Records for the task.
━━━━━━━━━━━━━━━━━━━━

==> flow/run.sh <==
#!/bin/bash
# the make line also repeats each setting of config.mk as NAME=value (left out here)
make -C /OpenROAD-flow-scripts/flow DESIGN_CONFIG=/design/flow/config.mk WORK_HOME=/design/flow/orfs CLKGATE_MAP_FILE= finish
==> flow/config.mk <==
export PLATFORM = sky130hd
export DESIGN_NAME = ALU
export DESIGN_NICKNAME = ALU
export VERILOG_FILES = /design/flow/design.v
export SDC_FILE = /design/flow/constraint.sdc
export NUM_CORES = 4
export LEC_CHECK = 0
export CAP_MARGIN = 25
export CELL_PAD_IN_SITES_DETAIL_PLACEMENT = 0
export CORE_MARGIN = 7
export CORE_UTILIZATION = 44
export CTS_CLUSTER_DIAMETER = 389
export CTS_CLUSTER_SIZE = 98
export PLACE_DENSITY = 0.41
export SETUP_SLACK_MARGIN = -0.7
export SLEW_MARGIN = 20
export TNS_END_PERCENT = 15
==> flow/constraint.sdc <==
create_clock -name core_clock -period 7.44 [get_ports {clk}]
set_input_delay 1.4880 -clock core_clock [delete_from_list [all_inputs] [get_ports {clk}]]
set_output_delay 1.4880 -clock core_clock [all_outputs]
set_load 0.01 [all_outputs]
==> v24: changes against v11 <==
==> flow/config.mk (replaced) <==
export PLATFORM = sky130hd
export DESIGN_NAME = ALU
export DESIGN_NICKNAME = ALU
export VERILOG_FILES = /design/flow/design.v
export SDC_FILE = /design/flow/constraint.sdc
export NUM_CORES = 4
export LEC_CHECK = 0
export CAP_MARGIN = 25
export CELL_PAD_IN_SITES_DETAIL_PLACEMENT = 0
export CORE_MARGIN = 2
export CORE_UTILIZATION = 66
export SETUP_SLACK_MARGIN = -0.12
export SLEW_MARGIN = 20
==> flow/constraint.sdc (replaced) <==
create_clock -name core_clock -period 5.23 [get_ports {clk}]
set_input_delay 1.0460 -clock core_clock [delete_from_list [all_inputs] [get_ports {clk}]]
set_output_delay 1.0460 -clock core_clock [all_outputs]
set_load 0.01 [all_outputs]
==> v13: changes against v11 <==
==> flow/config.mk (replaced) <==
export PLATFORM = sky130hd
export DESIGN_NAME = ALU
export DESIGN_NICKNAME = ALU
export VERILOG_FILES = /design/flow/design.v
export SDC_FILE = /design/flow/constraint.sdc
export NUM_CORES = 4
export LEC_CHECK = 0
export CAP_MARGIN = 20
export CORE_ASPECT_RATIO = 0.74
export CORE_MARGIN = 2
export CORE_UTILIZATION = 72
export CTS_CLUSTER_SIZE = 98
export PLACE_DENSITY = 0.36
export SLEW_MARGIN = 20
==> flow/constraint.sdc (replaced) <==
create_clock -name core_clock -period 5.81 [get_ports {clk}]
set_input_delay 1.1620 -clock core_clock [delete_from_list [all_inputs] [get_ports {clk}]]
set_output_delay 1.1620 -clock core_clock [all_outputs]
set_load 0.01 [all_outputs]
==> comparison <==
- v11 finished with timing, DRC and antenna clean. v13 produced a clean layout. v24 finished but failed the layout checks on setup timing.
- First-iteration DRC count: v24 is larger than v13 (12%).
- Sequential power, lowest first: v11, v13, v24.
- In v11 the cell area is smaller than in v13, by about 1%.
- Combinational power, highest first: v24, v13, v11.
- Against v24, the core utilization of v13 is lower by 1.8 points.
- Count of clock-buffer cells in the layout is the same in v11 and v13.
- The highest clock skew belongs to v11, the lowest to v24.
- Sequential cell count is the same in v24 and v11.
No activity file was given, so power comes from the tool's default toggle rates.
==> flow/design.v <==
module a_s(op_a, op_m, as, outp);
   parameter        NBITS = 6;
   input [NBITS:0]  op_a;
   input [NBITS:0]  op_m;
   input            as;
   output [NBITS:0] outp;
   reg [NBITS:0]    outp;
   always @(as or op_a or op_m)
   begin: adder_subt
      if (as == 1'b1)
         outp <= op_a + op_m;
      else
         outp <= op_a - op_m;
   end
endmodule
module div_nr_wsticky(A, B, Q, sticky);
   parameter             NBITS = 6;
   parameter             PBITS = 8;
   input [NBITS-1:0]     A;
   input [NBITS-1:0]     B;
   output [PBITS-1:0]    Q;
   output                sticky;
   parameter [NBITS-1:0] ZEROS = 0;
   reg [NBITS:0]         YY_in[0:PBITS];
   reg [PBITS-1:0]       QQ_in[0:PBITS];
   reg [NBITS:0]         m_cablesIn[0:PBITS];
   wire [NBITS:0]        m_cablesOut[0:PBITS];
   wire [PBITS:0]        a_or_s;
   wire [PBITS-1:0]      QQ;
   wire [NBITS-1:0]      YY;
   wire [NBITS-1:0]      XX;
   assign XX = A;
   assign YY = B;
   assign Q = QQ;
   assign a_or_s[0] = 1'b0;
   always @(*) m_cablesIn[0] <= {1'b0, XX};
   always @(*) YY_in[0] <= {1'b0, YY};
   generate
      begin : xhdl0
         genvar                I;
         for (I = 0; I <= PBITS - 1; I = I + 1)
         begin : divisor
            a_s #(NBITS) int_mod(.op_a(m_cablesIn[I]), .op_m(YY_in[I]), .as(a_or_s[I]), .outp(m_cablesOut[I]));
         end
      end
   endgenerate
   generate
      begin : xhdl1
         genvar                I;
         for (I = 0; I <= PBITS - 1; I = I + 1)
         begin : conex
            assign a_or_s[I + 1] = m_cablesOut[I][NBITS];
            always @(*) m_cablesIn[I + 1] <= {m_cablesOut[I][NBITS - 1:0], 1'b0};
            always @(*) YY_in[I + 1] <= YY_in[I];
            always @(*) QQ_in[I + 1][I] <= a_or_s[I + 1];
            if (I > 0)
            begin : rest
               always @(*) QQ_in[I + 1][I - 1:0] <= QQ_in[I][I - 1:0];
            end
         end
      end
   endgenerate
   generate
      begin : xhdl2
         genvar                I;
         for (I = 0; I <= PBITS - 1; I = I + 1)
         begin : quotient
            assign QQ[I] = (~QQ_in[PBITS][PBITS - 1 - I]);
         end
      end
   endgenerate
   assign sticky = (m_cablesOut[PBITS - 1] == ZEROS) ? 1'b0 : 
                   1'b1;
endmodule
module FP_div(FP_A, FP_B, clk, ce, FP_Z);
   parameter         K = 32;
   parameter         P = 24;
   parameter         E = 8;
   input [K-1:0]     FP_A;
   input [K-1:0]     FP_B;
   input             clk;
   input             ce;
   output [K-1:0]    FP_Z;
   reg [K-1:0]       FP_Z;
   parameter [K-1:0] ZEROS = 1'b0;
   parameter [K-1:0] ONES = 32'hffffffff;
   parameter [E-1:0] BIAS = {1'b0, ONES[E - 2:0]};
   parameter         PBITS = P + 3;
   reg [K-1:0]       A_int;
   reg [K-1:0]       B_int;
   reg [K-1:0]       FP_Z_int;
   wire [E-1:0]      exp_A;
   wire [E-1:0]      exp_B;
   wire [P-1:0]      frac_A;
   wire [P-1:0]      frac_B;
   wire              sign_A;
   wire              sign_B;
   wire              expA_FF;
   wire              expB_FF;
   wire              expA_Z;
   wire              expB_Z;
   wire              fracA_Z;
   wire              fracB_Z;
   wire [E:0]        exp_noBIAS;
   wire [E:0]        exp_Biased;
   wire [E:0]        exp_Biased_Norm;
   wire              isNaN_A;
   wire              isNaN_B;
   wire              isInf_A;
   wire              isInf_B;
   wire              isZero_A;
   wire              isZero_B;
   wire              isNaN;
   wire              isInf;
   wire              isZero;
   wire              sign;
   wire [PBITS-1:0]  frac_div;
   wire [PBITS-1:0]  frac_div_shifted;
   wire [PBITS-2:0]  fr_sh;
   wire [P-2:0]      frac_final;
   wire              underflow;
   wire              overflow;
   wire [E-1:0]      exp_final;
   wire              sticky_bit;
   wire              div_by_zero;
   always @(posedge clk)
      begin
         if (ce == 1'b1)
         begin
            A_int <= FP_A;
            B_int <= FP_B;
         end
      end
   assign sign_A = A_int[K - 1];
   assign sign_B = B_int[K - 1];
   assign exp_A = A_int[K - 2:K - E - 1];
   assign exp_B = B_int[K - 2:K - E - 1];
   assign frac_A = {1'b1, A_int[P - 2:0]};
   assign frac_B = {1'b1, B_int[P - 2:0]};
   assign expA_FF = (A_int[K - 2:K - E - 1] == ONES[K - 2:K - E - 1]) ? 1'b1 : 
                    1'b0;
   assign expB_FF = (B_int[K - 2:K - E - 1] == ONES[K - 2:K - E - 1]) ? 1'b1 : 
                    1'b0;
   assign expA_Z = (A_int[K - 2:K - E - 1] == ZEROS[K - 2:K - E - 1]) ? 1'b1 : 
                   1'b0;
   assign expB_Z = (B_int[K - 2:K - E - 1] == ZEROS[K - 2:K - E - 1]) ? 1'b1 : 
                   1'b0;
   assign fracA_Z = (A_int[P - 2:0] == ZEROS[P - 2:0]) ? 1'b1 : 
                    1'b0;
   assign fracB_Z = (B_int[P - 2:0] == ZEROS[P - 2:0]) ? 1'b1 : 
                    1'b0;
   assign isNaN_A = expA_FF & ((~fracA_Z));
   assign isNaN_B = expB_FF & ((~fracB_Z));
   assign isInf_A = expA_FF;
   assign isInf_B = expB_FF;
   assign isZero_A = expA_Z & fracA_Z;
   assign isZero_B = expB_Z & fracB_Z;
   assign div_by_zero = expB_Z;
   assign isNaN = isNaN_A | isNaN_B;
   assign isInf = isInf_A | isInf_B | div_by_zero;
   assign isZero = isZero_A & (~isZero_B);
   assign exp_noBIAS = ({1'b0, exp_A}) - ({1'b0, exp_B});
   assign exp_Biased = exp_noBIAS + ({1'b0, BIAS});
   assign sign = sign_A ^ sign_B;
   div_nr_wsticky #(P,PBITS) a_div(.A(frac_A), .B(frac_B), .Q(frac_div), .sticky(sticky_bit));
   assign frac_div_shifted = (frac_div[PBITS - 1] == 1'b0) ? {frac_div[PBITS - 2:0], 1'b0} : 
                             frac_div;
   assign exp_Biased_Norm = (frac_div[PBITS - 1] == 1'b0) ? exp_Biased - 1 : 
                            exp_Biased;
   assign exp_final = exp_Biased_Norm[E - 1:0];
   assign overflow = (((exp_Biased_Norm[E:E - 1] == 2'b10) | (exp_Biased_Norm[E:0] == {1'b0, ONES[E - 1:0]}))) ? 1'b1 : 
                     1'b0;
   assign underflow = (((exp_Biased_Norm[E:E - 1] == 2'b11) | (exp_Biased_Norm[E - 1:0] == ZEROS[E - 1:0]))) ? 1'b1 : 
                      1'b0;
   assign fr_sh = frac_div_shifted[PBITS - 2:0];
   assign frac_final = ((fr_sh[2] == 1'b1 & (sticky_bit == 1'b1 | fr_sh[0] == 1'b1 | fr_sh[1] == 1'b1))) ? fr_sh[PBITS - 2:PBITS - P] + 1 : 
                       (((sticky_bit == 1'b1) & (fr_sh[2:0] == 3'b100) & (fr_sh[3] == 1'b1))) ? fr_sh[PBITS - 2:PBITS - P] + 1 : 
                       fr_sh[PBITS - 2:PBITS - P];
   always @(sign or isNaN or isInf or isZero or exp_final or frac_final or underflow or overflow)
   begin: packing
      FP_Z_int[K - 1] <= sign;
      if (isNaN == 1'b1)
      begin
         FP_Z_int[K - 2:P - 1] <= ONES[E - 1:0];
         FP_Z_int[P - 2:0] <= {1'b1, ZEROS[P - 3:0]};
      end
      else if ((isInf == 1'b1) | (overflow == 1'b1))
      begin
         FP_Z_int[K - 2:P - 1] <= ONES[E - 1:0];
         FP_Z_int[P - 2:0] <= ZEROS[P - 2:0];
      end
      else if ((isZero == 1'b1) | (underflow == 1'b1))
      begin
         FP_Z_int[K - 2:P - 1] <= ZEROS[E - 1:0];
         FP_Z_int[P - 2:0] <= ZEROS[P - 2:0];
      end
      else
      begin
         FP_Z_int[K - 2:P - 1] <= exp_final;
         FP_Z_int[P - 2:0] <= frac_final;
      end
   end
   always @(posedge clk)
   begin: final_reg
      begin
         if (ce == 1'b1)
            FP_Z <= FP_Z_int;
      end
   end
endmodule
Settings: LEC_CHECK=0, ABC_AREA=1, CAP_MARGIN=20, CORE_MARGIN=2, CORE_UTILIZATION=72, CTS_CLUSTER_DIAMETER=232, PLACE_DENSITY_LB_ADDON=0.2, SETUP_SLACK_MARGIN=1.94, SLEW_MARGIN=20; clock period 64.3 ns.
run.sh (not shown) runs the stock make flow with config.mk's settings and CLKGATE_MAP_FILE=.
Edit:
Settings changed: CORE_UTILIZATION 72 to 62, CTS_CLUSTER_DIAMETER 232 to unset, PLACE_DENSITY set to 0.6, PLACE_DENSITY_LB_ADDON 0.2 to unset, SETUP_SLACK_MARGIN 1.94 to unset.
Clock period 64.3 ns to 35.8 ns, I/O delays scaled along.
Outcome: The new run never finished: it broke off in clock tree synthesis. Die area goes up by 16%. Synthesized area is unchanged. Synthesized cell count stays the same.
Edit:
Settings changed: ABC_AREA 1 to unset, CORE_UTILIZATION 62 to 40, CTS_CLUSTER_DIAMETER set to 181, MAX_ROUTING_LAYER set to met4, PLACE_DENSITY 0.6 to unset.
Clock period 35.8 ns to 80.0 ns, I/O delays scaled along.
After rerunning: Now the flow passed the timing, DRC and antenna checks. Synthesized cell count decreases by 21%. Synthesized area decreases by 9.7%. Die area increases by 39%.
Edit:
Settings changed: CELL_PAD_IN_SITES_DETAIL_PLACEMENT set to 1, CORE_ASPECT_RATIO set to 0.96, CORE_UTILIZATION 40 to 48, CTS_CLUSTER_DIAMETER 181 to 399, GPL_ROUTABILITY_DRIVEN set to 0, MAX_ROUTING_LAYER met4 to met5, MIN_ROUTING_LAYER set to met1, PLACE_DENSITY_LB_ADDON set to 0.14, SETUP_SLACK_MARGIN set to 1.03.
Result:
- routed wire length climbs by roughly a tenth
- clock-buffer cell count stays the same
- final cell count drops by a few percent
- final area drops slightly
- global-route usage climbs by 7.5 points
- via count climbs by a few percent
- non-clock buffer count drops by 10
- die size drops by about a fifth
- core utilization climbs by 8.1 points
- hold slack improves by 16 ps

━━━━━━━━━━━━━━━━━━━━

Exercise brief.
Working from the material above, restate word for word the lines between the line with "- Combinational power, highest" and the line with "- Sequential cell", both included, and only those.

Answer to the problem.
- Combinational power, highest first: v24, v13, v11.
- Against v24, the core utilization of v13 is lower by 1.8 points.
- Count of clock-buffer cells in the layout is the same in v11 and v13.
- The highest clock skew belongs to v11, the lowest to v24.
- Sequential cell count is the same in v24 and v11.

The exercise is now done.